*WORK TO COMPLETE*
Scan the entries below for the word "counter". Copy out every line in which it occurs.

──────── INFORMATION SUPPLIED ────────

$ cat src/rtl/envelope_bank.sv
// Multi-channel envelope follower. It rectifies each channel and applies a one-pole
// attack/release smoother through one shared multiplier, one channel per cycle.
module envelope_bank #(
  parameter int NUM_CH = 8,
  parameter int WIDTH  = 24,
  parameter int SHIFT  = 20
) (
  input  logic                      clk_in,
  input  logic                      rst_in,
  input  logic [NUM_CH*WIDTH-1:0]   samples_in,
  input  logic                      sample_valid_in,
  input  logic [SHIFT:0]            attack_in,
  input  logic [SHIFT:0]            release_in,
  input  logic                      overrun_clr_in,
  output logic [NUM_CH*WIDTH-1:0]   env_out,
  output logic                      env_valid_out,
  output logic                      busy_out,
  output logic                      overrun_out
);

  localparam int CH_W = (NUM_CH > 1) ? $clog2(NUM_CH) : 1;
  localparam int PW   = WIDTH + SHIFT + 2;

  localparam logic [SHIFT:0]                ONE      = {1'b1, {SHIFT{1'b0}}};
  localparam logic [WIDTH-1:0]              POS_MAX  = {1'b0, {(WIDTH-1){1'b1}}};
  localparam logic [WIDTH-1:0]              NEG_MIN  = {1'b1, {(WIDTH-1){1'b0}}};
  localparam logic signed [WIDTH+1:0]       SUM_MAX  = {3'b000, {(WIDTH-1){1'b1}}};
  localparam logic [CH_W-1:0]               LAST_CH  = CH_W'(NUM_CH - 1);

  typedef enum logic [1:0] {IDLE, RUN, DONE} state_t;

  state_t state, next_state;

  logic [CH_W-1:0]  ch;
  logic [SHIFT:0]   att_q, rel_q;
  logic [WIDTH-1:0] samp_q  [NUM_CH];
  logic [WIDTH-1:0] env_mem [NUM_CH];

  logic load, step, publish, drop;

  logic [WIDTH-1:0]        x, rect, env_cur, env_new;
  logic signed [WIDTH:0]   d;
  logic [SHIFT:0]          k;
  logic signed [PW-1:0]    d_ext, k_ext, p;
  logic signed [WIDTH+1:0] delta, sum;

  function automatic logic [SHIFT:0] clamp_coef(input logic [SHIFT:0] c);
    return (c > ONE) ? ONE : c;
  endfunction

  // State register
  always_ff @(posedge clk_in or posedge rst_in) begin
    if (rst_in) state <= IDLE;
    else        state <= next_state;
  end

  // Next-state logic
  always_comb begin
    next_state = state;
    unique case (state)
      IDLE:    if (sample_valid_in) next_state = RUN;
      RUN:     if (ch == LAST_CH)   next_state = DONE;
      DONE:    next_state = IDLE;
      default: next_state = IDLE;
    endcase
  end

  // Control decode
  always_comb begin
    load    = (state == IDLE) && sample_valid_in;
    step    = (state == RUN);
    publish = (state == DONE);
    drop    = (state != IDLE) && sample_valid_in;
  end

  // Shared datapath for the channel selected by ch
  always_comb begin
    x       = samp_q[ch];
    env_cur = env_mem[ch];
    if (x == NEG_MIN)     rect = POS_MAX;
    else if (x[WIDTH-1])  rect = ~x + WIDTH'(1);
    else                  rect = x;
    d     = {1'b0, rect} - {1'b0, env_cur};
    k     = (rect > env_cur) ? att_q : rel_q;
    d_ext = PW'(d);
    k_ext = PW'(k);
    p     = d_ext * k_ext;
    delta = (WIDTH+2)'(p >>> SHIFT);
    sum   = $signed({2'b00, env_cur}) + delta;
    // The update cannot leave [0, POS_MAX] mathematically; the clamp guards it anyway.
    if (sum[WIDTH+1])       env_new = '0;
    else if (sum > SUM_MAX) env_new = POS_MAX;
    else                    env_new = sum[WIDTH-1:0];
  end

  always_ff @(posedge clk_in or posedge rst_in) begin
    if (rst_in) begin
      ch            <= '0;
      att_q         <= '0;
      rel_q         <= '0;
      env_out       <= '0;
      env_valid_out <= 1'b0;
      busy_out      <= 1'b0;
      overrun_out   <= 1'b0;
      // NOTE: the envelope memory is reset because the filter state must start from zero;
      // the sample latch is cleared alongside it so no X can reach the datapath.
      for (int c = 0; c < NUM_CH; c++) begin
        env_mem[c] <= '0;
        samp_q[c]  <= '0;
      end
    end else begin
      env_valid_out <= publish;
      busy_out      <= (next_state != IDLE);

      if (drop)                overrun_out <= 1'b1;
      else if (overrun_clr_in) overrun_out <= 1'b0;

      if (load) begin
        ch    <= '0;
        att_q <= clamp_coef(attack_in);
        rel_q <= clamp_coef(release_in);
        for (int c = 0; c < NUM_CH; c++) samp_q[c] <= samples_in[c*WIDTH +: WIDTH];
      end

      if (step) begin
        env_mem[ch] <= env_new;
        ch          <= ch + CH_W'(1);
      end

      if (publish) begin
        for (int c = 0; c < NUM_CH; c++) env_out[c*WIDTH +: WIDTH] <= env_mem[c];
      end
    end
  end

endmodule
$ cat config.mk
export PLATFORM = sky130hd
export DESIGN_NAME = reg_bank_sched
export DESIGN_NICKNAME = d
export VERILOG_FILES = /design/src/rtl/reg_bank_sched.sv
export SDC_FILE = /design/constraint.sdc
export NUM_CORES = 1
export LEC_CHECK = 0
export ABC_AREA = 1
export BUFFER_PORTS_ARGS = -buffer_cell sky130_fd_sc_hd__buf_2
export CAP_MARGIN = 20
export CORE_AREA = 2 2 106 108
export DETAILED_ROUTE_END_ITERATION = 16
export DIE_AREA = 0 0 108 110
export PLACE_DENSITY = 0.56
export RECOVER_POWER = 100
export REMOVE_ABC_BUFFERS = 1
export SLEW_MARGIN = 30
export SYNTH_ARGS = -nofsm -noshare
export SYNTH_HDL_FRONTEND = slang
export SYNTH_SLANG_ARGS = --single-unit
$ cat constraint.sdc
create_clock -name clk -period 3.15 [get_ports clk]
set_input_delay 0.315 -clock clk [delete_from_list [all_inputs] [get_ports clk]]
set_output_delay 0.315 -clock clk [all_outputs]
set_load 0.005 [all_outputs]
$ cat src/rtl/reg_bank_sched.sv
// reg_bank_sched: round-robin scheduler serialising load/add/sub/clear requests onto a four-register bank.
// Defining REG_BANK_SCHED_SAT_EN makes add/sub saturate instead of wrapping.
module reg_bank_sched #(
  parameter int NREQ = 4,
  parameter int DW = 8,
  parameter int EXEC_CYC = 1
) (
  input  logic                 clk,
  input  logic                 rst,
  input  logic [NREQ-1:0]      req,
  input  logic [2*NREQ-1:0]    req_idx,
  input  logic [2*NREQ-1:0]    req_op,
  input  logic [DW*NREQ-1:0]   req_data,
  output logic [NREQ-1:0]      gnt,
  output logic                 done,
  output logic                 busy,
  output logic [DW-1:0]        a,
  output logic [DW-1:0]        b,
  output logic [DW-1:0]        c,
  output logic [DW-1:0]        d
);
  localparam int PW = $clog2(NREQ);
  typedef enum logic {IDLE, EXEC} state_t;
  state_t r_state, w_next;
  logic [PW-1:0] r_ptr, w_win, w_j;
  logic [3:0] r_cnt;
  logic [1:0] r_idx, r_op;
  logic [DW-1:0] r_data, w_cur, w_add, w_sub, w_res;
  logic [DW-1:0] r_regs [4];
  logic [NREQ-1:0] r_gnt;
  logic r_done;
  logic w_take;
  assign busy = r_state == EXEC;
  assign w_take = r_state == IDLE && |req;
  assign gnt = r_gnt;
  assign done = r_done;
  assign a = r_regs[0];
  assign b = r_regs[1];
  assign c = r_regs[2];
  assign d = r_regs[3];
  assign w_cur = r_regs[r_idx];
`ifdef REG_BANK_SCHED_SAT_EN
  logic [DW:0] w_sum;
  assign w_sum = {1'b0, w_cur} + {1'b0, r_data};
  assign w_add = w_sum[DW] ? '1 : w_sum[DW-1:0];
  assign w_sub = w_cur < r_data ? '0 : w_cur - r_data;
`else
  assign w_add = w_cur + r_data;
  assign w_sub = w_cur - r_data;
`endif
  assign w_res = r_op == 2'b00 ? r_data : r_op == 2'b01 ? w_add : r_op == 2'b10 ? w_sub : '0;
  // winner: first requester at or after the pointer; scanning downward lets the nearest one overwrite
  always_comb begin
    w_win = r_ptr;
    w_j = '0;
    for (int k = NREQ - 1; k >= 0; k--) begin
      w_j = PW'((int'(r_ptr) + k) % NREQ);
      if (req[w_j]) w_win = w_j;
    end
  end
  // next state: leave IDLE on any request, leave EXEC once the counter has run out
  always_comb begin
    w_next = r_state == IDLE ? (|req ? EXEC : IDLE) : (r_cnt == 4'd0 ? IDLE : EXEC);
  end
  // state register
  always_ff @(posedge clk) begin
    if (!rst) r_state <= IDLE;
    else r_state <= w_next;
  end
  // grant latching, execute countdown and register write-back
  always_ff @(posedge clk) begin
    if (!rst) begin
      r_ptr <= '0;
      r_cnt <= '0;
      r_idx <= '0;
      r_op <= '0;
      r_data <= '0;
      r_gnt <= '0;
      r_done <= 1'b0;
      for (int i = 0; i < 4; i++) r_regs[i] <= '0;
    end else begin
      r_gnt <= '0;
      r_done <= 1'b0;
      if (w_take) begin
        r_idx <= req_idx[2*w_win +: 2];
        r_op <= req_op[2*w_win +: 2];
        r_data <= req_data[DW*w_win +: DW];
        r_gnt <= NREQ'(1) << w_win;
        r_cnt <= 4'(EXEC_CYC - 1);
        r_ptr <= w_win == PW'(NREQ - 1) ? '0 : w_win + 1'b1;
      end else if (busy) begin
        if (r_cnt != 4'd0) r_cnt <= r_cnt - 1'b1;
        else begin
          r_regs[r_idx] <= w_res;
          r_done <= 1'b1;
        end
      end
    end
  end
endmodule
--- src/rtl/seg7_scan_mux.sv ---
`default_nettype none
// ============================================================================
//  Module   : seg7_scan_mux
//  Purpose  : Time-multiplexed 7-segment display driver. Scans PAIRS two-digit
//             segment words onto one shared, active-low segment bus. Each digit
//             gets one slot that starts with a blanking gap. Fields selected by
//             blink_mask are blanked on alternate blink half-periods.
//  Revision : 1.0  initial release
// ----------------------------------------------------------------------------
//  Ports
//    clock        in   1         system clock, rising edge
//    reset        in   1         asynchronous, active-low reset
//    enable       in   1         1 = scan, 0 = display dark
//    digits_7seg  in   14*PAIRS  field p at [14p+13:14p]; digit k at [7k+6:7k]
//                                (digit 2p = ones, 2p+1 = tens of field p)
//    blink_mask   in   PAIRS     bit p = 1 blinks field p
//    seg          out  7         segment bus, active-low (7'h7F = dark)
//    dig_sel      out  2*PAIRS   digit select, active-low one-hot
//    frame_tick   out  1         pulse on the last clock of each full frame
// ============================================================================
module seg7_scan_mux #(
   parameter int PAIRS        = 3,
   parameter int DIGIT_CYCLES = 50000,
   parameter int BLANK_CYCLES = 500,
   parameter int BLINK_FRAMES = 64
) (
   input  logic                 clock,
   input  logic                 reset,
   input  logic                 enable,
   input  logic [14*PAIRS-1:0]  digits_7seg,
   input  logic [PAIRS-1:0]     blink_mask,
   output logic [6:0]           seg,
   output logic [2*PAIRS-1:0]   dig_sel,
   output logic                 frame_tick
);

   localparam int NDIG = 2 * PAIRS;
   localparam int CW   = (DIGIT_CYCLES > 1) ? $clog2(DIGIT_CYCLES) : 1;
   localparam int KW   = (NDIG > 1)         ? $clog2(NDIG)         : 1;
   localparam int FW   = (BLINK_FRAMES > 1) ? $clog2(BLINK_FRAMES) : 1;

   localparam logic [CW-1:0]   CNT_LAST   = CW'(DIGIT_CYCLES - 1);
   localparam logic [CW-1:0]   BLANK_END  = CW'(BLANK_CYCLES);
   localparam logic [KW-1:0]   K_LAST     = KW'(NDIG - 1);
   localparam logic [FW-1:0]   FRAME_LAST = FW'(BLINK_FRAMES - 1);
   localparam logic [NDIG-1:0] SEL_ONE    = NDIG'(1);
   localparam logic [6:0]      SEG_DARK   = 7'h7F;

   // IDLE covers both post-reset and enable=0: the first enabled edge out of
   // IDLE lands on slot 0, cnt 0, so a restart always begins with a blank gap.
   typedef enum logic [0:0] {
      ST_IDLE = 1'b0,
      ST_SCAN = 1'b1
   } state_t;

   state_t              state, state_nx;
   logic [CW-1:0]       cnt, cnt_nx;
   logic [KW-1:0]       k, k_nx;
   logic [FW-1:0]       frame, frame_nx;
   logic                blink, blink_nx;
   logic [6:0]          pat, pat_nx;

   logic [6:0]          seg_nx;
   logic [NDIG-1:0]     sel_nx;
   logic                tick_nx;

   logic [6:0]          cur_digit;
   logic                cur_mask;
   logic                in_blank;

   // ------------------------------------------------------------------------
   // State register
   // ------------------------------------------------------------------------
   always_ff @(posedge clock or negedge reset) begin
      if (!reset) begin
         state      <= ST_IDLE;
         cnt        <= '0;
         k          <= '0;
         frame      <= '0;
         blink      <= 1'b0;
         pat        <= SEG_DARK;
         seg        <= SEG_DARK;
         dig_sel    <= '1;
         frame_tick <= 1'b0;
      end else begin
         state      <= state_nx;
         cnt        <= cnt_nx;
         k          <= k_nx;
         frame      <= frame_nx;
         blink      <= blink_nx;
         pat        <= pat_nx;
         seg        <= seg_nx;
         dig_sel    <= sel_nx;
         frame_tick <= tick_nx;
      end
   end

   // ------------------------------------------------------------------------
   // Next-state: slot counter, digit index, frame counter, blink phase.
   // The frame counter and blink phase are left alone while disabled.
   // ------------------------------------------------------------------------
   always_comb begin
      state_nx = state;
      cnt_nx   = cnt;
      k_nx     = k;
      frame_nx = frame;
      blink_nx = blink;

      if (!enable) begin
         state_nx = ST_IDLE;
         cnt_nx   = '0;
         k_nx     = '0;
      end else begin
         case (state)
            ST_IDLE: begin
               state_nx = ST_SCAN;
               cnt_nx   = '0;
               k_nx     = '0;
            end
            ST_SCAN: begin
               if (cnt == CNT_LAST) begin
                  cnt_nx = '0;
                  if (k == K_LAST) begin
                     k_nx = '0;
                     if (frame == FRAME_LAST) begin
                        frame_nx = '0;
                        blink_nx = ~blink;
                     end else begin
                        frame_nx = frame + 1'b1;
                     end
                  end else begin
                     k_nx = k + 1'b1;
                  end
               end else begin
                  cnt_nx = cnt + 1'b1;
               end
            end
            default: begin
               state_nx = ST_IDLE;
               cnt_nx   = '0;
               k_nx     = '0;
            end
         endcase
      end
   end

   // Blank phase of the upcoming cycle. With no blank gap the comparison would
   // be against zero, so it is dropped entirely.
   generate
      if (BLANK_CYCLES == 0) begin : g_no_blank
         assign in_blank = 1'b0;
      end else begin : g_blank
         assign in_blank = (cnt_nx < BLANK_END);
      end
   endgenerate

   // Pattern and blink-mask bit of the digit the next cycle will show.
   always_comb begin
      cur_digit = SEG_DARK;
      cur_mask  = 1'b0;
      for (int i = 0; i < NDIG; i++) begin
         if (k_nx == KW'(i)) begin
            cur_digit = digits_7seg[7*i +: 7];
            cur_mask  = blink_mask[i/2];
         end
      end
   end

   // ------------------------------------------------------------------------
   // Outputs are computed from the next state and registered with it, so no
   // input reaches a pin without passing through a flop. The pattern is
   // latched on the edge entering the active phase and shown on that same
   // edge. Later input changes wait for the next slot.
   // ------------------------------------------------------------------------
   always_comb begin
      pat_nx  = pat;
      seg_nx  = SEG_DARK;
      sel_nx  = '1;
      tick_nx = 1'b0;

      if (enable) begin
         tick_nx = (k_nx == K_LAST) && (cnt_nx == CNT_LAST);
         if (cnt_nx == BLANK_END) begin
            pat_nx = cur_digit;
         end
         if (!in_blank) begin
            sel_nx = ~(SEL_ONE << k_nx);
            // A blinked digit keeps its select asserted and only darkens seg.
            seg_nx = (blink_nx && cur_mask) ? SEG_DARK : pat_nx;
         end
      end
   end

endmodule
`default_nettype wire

────────

*EXPECTED ANSWER*
  // next state: leave IDLE on any request, leave EXEC once the counter has run out
   // Next-state: slot counter, digit index, frame counter, blink phase.
   // The frame counter and blink phase are left alone while disabled.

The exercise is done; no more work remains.